## [Your instructions]
Scan the listing below for "constraint", then report every line that has it.

***

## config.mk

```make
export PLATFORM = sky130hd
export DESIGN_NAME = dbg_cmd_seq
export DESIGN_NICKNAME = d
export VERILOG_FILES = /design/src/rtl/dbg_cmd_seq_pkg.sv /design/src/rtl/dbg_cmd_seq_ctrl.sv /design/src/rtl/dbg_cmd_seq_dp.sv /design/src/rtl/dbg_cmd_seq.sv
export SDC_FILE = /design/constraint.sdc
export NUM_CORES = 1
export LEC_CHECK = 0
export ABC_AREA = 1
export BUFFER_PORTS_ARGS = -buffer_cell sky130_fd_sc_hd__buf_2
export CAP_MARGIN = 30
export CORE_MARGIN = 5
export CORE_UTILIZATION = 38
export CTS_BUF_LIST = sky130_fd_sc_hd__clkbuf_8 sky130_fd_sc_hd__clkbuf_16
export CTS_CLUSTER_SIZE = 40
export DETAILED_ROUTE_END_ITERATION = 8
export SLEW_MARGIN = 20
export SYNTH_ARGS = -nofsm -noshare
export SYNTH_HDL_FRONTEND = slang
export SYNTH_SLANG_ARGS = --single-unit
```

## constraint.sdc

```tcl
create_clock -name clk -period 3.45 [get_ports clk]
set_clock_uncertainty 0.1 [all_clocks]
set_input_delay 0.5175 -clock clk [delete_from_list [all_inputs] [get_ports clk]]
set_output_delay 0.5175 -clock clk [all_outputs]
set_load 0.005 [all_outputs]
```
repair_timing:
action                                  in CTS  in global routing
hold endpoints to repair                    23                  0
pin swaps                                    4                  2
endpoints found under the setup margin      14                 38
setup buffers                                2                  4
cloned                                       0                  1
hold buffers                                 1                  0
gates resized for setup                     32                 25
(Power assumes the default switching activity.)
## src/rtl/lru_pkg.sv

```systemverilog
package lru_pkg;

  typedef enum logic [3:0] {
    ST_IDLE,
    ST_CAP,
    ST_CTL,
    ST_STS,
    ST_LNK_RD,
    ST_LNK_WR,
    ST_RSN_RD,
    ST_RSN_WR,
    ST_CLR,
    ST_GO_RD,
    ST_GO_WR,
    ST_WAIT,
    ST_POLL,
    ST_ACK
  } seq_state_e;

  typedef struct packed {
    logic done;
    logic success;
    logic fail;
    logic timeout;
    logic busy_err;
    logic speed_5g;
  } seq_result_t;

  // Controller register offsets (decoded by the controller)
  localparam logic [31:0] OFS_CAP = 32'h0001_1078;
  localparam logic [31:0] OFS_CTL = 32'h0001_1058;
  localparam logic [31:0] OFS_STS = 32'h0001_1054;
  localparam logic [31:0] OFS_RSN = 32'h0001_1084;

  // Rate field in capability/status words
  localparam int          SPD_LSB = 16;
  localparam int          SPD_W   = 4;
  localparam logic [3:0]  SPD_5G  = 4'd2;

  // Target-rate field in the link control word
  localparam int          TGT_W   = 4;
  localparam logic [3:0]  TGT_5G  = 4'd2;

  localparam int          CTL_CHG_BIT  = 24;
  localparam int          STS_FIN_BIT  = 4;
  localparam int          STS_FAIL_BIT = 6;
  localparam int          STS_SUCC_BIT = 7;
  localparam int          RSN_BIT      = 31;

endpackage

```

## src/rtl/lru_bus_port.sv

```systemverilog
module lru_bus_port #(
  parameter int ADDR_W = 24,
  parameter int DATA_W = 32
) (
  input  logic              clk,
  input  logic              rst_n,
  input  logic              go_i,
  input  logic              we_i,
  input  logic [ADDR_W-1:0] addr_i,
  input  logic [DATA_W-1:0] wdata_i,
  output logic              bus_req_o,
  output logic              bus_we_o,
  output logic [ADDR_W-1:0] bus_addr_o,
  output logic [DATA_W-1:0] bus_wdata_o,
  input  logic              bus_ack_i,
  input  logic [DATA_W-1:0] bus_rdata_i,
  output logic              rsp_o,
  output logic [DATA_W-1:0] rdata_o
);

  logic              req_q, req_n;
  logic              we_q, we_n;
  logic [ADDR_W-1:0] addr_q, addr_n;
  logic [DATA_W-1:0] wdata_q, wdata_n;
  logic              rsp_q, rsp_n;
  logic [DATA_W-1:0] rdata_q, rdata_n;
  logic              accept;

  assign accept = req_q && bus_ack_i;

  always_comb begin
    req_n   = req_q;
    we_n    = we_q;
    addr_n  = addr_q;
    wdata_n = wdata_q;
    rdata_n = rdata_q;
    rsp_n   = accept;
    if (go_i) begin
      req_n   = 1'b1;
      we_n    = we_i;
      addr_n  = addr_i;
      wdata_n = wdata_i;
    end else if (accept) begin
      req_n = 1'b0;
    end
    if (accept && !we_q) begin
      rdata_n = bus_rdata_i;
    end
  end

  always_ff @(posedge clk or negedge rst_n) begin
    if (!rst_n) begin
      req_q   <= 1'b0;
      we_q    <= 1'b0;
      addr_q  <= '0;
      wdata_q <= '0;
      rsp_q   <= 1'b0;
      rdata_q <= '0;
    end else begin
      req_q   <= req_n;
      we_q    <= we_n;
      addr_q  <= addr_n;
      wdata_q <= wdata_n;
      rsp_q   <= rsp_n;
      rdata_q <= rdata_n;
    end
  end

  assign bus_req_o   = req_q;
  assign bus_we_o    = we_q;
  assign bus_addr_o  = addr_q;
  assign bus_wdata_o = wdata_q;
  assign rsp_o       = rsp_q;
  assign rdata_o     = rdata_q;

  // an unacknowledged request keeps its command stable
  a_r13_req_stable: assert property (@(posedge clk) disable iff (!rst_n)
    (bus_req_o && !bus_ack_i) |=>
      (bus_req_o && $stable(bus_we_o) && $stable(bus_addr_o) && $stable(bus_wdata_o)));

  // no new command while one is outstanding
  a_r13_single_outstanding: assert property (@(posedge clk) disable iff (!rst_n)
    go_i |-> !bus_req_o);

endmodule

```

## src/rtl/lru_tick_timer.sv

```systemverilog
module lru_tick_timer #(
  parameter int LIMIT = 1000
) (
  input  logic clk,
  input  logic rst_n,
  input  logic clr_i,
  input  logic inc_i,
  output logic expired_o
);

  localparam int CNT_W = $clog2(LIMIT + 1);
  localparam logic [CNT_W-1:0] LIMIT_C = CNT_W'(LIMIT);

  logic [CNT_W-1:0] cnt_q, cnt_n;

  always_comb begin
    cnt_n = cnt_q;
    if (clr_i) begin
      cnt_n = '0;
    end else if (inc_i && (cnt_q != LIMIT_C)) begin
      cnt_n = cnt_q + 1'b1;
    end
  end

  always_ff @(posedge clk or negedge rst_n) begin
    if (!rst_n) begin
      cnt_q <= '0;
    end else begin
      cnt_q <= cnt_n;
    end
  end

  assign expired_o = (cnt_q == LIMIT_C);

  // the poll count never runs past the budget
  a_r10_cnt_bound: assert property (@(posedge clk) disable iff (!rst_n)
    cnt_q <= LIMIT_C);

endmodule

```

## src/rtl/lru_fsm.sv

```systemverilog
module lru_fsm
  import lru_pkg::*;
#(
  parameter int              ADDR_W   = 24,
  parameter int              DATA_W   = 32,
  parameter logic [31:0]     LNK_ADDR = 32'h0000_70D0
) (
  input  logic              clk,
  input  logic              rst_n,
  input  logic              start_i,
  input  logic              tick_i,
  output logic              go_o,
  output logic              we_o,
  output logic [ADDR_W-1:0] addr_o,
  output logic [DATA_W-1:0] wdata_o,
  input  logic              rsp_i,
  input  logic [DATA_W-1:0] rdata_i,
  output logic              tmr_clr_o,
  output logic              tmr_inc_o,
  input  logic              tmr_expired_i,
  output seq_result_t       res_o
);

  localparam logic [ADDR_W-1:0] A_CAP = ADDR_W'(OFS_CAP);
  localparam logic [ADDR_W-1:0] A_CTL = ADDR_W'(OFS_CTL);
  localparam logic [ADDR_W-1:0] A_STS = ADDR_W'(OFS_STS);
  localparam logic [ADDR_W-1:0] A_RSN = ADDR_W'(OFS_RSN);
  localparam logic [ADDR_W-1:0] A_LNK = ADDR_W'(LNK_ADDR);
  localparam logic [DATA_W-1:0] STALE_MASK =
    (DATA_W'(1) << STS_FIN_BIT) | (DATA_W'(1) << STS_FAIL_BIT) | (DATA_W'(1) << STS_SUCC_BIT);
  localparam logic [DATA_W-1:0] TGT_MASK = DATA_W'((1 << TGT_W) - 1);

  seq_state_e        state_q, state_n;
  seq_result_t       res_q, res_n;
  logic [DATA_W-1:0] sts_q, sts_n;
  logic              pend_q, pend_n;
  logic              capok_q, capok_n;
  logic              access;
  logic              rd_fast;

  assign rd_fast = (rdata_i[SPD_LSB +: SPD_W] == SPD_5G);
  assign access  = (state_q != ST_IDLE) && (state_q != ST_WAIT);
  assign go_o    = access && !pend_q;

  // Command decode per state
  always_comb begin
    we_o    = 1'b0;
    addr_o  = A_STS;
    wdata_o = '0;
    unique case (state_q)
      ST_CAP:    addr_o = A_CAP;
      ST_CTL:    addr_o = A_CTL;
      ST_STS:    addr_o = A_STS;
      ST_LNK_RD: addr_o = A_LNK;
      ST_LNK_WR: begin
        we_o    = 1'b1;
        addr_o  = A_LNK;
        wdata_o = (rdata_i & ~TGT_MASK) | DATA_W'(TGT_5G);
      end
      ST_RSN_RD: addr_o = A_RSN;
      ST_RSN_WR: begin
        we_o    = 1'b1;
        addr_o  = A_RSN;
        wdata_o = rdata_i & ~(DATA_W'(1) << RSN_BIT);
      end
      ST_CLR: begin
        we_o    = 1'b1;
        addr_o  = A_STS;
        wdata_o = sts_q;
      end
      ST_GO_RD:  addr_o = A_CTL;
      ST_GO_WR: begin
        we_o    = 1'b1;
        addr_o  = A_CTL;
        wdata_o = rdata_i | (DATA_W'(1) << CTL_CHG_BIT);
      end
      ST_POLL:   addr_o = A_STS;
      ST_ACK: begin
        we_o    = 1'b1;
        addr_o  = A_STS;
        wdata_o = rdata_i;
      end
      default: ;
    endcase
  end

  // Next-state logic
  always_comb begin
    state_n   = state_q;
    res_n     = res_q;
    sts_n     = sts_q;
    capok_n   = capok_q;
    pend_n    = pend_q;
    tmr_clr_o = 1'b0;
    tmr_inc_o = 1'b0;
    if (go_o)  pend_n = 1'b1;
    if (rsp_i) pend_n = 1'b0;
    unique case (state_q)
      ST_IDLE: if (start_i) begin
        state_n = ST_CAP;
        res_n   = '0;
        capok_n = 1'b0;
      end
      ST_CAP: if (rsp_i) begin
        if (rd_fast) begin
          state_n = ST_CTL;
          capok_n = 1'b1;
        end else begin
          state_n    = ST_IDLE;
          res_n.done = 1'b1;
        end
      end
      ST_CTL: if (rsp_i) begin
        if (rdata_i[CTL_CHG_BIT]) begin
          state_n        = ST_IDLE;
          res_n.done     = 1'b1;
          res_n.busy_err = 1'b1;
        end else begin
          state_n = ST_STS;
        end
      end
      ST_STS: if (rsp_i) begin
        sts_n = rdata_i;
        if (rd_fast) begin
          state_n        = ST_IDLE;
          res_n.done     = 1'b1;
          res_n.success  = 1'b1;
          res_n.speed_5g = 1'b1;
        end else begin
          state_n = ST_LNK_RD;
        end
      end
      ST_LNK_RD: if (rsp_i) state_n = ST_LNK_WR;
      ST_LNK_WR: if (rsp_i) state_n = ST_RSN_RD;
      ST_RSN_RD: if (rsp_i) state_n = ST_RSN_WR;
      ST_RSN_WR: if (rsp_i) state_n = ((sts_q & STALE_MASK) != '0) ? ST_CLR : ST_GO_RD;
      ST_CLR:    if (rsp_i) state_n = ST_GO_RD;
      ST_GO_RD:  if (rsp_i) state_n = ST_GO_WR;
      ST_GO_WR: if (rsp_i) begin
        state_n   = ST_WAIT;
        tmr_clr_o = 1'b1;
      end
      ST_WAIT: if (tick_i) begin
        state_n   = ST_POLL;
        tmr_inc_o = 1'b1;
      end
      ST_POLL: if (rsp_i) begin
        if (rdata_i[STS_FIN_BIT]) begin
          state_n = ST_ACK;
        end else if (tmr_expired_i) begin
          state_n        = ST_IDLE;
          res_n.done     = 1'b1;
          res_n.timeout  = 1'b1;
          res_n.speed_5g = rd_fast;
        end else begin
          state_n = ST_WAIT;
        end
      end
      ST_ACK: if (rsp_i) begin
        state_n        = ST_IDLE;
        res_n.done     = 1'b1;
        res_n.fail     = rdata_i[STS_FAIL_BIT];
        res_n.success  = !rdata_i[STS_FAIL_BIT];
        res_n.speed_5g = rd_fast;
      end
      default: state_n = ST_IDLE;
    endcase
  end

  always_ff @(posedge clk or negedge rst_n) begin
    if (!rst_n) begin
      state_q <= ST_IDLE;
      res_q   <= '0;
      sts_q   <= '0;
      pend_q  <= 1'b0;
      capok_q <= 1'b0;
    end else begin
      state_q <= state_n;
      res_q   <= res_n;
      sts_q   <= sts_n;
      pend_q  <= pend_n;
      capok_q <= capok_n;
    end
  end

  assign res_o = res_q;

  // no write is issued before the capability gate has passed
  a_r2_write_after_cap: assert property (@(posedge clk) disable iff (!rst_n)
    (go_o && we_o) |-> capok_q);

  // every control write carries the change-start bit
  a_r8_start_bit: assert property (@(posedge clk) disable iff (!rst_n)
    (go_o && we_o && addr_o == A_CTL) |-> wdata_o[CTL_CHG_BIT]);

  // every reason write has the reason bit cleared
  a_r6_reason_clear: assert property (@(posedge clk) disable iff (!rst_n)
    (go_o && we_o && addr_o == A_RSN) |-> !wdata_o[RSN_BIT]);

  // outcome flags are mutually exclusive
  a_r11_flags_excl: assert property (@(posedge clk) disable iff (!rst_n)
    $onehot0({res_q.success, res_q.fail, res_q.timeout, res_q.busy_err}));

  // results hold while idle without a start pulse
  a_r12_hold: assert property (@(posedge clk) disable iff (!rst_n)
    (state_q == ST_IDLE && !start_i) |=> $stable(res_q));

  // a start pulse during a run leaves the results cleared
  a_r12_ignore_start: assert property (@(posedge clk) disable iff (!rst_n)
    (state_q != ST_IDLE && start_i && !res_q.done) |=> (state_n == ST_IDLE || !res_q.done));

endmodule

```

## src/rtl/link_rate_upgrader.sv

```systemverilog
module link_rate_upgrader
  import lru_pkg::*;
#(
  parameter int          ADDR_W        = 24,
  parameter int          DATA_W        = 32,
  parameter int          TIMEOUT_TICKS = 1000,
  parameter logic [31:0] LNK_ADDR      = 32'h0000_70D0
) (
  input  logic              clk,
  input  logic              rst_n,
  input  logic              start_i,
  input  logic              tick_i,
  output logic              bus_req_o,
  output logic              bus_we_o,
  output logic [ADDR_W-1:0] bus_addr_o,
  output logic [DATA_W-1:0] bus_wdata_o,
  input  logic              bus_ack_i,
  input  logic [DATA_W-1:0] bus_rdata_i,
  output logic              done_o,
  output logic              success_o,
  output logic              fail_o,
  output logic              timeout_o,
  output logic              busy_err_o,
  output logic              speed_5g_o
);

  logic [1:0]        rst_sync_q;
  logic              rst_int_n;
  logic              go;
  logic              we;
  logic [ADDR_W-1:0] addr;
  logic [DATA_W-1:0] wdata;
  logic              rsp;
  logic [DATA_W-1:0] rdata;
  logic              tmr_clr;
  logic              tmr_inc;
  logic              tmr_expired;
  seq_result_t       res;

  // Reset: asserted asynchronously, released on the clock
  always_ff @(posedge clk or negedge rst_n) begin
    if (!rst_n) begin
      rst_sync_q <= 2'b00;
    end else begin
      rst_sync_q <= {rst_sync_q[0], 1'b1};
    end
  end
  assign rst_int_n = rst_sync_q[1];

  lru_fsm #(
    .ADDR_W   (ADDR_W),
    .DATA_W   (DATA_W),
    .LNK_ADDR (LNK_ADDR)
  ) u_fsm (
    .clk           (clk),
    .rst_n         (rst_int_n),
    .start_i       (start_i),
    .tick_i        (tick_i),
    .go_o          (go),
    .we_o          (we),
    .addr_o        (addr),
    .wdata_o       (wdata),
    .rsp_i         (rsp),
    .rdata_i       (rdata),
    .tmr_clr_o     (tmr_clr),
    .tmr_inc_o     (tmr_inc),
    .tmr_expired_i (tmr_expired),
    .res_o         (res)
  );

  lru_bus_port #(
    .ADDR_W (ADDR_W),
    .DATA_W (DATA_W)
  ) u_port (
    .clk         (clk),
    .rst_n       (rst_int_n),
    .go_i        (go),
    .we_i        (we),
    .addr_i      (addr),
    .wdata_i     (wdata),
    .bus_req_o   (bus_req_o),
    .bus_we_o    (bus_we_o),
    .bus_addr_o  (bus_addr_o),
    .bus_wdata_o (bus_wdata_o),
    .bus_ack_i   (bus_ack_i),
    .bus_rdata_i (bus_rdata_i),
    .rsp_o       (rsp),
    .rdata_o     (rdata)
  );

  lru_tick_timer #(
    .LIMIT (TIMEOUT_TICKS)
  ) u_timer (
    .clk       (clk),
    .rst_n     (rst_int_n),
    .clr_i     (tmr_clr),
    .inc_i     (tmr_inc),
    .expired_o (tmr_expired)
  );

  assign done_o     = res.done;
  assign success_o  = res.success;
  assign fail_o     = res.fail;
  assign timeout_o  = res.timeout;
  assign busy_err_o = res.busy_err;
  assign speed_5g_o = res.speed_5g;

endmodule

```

***

## [Exercise output]
export SDC_FILE = /design/constraint.sdc
## constraint.sdc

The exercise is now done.